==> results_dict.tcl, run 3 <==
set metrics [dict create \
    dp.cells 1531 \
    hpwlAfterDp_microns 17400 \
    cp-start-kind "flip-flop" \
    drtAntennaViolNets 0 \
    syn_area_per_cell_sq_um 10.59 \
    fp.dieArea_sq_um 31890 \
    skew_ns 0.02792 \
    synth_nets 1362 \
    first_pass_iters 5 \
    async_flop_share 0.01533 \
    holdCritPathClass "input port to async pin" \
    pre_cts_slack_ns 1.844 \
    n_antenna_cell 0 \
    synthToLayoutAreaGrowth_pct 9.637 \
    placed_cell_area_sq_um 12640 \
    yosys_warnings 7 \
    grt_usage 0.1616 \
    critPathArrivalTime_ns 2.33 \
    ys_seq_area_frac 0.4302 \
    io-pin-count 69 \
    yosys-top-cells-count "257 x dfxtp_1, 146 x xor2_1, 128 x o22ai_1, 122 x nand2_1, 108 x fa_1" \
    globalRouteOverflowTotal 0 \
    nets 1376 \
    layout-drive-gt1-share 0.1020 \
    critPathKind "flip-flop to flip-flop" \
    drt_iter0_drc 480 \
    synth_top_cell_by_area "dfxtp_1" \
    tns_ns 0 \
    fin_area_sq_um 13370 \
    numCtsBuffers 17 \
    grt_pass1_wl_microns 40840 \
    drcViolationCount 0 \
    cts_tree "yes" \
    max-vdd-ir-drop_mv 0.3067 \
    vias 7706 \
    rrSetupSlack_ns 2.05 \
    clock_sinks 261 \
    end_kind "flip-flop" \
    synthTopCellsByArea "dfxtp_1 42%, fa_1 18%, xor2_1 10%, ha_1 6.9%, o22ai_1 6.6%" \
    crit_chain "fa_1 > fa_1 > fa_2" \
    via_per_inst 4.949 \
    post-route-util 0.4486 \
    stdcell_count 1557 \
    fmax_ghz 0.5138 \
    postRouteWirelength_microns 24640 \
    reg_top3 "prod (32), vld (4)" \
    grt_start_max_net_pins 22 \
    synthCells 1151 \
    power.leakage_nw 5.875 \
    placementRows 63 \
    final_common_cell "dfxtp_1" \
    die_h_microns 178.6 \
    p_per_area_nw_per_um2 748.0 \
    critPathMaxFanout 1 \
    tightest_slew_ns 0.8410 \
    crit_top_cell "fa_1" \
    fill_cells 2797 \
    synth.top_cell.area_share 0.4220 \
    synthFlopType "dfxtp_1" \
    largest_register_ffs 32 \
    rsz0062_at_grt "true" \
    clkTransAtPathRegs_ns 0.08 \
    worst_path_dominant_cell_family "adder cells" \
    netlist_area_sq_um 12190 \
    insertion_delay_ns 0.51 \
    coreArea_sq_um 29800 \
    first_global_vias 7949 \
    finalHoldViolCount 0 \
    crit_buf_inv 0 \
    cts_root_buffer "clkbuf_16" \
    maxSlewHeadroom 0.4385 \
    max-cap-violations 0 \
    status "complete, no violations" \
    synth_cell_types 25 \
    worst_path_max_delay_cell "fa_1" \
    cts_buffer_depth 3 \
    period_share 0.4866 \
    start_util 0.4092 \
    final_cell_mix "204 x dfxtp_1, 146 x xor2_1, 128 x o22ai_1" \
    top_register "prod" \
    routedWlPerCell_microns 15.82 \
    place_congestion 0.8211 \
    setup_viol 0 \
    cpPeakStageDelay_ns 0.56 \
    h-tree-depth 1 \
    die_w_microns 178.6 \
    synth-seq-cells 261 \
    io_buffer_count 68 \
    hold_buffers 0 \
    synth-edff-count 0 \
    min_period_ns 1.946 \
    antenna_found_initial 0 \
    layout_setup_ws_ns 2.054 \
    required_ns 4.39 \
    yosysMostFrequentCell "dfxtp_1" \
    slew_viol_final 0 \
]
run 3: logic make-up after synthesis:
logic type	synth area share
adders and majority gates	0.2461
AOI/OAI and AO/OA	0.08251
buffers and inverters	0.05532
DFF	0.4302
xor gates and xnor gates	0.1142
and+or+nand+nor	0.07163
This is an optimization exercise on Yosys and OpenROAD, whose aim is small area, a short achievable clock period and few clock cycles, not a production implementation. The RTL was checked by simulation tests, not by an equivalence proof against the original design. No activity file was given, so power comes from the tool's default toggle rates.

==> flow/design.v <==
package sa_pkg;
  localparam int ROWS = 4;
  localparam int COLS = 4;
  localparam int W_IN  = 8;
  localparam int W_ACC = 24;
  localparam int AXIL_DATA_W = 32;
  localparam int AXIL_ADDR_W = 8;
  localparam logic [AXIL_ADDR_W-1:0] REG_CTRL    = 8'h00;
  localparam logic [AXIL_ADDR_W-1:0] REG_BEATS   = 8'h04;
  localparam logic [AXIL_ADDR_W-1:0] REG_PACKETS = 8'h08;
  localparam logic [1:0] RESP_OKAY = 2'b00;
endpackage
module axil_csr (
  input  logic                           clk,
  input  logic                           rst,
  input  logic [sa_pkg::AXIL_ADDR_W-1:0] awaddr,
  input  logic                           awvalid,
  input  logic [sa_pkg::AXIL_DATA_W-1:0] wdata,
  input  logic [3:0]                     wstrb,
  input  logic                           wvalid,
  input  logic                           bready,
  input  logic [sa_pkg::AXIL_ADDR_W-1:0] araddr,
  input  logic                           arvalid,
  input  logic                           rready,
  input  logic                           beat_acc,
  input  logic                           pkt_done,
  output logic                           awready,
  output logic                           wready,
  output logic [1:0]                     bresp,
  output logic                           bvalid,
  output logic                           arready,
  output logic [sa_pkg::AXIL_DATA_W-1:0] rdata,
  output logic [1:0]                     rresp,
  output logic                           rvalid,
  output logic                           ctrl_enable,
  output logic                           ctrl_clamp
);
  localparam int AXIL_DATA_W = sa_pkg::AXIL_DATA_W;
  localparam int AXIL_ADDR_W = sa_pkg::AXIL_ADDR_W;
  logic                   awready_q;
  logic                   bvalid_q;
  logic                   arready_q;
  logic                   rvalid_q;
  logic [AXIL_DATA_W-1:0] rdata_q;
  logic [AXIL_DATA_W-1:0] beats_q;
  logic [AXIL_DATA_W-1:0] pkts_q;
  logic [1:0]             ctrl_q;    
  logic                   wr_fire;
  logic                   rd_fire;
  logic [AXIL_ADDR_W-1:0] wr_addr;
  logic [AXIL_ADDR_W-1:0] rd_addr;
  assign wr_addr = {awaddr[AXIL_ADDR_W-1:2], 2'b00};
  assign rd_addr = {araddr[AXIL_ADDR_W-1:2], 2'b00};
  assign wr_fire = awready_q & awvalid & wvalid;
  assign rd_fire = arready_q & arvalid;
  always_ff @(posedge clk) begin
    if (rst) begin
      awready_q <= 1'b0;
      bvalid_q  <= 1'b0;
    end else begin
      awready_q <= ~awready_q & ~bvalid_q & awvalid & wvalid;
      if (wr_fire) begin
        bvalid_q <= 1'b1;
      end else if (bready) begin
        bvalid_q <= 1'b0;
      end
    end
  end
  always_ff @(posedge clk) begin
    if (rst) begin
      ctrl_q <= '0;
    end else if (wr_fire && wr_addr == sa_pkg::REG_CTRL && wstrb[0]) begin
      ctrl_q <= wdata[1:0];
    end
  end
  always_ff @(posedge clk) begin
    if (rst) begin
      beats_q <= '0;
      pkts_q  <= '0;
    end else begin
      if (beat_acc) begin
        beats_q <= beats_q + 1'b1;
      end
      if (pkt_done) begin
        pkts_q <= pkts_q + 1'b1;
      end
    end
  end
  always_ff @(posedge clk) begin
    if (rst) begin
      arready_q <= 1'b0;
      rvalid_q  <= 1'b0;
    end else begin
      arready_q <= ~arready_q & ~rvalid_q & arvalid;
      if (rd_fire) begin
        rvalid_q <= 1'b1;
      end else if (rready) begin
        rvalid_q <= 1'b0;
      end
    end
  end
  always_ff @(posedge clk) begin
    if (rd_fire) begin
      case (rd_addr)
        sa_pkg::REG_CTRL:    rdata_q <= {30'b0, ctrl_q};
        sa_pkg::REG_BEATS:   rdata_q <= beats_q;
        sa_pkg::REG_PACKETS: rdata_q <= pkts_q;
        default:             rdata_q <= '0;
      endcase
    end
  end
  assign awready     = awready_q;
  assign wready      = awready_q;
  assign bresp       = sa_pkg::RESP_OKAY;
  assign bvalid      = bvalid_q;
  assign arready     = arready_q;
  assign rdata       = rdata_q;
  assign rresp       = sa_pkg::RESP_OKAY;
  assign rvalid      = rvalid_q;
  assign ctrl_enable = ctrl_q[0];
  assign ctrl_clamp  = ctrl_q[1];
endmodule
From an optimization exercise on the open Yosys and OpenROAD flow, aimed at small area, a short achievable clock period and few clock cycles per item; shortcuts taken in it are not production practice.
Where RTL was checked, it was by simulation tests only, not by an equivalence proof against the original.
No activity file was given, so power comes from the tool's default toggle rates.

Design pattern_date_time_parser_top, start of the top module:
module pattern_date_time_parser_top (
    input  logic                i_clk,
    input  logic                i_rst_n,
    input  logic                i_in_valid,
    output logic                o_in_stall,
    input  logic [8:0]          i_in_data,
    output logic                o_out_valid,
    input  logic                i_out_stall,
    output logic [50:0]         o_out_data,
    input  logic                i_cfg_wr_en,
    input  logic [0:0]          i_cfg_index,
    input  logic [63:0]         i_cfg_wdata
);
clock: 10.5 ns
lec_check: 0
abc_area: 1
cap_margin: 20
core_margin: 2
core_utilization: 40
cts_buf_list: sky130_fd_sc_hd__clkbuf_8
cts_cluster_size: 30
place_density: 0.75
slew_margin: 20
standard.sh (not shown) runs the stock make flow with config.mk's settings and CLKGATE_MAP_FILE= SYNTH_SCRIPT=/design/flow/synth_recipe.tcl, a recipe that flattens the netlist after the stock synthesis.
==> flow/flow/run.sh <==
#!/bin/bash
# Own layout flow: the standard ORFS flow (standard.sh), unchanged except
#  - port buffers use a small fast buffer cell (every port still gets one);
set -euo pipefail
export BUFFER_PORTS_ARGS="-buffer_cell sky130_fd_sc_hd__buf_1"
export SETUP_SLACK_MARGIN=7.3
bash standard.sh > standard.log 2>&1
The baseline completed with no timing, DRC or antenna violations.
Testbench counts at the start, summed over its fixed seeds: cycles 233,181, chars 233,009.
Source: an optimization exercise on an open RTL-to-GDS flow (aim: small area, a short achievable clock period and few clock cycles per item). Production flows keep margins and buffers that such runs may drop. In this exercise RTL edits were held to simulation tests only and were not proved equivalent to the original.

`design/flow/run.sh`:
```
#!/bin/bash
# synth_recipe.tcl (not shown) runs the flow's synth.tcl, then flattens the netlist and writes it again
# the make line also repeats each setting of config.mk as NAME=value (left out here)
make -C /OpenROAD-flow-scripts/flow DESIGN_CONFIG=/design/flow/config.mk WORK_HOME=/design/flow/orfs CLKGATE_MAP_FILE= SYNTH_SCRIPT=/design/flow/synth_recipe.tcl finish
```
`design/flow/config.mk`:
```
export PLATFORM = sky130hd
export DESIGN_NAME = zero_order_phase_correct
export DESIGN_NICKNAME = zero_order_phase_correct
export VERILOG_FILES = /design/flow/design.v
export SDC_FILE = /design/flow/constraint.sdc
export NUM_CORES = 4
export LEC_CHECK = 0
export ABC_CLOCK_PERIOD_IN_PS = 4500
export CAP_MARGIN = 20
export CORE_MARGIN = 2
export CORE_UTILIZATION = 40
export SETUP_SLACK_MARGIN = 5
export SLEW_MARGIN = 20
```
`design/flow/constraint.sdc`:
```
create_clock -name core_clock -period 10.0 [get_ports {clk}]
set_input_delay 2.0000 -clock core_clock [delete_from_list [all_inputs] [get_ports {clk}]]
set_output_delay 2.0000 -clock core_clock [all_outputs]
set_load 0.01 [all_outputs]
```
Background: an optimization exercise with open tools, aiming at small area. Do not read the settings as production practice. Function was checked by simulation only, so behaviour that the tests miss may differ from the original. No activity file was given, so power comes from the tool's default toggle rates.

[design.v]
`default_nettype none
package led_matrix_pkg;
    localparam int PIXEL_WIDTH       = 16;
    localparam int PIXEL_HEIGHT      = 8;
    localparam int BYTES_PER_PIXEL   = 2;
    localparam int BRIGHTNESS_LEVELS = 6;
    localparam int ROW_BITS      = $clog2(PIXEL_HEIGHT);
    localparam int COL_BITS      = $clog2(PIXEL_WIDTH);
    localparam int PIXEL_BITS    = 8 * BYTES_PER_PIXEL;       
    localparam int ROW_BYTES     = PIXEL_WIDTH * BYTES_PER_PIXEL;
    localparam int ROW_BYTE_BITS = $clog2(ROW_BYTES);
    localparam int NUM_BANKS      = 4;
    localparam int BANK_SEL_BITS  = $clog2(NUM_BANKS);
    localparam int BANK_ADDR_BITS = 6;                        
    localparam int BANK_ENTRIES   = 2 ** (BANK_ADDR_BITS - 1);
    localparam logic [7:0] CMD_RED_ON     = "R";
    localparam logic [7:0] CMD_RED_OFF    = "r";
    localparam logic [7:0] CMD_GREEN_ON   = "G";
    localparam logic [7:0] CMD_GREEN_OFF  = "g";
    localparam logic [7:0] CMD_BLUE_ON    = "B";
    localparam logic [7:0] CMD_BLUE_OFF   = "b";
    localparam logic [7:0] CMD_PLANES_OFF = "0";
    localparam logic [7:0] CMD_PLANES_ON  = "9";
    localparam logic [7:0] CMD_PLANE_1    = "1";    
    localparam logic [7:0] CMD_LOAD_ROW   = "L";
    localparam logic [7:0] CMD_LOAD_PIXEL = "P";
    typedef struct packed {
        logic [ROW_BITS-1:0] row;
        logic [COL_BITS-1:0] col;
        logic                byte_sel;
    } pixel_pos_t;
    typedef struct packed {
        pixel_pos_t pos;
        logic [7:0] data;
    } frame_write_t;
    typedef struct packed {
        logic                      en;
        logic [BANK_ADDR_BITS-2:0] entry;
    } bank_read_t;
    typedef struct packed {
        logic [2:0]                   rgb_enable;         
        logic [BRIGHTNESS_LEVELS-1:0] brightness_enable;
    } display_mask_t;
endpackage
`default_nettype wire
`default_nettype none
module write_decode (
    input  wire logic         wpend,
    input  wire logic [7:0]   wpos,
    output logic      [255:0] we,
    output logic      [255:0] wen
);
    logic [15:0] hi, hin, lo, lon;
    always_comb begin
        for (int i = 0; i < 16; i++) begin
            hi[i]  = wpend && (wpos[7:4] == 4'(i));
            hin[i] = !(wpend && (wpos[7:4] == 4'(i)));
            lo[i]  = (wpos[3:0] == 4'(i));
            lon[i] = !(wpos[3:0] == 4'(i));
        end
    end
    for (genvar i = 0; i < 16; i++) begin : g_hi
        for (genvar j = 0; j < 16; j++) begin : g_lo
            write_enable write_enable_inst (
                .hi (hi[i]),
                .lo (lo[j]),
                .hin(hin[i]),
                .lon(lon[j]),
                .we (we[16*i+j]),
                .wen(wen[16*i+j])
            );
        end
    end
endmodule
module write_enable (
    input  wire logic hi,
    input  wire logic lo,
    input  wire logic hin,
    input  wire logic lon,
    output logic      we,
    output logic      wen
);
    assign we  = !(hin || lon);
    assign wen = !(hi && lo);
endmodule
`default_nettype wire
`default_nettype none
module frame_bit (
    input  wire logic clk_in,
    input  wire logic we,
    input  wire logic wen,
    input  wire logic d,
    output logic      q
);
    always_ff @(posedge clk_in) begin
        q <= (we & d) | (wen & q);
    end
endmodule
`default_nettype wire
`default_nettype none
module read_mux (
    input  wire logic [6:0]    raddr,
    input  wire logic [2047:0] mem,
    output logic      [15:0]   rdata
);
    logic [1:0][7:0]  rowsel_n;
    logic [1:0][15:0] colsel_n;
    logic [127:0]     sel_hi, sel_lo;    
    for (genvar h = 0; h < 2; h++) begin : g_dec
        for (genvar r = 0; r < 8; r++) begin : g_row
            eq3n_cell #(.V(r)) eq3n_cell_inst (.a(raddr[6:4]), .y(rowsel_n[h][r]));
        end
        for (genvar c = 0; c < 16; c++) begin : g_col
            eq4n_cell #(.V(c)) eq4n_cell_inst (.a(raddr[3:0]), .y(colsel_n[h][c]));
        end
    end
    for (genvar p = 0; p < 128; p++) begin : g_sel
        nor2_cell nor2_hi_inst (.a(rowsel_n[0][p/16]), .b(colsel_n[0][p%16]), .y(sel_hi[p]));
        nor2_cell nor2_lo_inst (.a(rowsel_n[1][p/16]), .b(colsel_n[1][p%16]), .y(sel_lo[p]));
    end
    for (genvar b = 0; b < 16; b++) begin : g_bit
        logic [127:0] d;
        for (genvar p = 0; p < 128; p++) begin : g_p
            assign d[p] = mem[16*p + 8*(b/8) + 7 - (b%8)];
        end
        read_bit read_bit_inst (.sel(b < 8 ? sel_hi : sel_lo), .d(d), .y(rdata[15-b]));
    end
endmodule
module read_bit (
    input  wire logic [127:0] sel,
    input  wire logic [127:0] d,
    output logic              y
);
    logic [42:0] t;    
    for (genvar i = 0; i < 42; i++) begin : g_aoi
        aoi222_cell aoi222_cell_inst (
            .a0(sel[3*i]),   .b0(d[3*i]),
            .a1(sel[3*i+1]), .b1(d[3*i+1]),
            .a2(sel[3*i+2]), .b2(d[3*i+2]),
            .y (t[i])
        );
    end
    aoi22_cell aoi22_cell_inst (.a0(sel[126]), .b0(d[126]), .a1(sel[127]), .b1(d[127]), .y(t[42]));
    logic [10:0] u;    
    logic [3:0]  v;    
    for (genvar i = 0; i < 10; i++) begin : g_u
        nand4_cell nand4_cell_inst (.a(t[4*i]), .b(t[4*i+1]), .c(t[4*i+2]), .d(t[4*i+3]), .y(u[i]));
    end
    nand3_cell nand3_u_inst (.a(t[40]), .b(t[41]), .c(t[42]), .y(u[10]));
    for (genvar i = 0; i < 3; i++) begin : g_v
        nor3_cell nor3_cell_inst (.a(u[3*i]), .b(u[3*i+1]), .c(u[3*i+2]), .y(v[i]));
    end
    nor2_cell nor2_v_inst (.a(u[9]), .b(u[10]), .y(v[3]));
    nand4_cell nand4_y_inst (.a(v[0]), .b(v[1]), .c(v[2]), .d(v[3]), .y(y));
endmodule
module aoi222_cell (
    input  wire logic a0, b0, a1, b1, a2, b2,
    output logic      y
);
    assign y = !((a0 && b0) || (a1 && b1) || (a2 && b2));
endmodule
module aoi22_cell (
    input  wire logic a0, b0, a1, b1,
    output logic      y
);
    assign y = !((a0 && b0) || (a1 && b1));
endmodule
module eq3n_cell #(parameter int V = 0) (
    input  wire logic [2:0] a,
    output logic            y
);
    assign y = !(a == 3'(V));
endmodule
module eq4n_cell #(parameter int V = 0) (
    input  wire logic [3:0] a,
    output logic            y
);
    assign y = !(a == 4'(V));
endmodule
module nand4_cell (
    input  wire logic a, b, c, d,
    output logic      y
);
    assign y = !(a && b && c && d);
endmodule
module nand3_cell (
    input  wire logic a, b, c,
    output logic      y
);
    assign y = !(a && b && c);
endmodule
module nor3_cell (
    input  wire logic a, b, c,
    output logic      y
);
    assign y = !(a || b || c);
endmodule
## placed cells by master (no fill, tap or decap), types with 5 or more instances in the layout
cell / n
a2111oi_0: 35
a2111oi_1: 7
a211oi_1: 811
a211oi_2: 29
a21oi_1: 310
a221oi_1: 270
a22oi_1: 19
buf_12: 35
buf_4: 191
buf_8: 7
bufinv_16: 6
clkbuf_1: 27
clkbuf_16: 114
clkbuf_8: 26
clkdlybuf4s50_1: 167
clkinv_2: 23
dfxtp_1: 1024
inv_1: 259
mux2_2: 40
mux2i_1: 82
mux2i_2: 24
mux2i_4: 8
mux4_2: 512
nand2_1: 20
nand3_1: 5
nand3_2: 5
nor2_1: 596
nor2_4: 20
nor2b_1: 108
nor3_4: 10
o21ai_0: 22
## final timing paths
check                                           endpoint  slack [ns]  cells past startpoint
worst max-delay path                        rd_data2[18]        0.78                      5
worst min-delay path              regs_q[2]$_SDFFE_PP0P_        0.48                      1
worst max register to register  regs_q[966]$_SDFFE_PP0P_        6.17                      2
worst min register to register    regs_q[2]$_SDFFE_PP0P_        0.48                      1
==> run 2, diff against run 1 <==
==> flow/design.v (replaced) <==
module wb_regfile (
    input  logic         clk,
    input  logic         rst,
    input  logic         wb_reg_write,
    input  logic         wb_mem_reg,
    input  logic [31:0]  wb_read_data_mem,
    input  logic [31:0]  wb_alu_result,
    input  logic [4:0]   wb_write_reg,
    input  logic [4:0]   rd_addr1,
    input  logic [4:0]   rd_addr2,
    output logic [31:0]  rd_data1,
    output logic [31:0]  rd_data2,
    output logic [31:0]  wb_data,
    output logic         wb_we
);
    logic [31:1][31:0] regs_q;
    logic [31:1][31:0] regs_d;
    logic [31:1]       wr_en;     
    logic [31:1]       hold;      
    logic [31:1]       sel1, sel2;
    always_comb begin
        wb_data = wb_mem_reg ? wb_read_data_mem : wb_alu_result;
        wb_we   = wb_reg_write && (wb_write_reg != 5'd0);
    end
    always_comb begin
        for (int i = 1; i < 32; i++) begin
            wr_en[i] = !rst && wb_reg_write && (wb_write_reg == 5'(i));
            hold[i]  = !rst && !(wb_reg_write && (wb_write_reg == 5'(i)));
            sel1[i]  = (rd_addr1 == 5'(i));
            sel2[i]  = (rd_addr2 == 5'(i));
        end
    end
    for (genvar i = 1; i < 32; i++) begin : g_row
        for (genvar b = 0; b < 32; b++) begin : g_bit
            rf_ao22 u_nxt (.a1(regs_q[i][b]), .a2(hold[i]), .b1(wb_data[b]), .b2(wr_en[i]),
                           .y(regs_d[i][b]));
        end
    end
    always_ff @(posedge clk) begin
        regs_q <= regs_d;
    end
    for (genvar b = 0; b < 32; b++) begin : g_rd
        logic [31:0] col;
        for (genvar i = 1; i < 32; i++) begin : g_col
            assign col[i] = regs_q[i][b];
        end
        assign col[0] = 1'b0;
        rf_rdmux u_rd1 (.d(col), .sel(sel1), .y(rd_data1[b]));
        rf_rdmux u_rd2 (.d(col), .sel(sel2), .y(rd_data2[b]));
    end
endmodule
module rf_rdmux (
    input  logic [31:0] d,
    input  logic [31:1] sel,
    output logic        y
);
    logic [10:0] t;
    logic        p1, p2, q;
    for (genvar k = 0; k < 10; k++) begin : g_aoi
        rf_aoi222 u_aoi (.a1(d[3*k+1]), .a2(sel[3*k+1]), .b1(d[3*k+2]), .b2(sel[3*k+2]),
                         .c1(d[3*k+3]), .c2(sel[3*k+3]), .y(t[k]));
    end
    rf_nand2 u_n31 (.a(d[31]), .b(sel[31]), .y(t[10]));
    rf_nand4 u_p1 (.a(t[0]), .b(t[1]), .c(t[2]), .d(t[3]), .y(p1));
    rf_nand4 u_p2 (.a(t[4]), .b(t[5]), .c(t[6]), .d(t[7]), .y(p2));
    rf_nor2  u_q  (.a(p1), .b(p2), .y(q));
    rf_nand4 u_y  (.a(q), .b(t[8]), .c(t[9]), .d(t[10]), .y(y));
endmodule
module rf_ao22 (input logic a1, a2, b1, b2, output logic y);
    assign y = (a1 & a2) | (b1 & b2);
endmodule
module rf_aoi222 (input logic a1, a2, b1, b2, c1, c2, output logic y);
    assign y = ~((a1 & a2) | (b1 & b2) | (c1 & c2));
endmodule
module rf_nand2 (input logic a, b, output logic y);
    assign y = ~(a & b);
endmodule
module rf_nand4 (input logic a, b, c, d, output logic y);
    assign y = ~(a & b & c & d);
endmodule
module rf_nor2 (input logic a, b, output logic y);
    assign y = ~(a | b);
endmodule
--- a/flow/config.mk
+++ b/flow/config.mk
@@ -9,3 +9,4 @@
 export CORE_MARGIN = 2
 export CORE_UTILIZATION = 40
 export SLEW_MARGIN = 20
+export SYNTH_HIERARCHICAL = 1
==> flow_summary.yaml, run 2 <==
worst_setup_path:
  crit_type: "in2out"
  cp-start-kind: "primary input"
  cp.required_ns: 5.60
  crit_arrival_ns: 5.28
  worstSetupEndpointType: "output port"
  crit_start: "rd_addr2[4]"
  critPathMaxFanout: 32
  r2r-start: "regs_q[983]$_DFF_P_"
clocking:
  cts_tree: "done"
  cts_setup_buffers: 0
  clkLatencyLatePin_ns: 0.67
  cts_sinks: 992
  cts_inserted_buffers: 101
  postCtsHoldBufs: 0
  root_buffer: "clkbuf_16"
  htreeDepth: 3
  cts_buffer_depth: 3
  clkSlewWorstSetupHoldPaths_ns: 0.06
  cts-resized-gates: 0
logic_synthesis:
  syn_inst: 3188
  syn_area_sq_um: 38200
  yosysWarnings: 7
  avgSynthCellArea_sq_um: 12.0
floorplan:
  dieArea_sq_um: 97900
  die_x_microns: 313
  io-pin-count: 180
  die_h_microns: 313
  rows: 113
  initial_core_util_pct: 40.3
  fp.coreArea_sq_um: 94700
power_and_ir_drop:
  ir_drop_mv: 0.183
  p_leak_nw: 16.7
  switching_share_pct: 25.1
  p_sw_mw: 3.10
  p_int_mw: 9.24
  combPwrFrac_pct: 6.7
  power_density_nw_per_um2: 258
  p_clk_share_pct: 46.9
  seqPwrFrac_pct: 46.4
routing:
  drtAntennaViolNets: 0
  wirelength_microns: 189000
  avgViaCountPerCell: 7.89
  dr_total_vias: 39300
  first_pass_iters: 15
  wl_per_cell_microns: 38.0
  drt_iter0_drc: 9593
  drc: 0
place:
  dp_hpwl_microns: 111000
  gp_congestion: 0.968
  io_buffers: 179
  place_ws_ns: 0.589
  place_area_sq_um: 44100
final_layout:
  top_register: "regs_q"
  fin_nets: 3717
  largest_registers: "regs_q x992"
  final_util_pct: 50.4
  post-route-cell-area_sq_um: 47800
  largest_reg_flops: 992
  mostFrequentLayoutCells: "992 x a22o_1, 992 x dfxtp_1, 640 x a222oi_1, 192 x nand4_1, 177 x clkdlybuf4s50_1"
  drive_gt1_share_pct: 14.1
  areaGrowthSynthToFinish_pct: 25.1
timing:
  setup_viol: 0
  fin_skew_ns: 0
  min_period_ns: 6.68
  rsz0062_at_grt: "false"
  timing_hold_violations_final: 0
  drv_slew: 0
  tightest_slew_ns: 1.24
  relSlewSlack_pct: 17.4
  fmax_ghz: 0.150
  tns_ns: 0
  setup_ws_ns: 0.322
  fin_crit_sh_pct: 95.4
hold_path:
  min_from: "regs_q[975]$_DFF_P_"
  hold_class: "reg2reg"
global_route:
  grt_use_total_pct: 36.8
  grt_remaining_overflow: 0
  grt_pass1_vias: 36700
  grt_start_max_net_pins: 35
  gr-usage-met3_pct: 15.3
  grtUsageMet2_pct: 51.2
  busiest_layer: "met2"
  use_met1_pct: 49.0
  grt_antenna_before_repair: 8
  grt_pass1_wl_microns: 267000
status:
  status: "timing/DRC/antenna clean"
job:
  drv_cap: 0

====

Problem description =
Could you return, word for word, only the lines running from the first line of the material above to the line that contains "async_flop_share 0.01533 \", inclusive?

Task output =
==> results_dict.tcl, run 3 <==
set metrics [dict create \
    dp.cells 1531 \
    hpwlAfterDp_microns 17400 \
    cp-start-kind "flip-flop" \
    drtAntennaViolNets 0 \
    syn_area_per_cell_sq_um 10.59 \
    fp.dieArea_sq_um 31890 \
    skew_ns 0.02792 \
    synth_nets 1362 \
    first_pass_iters 5 \
    async_flop_share 0.01533 \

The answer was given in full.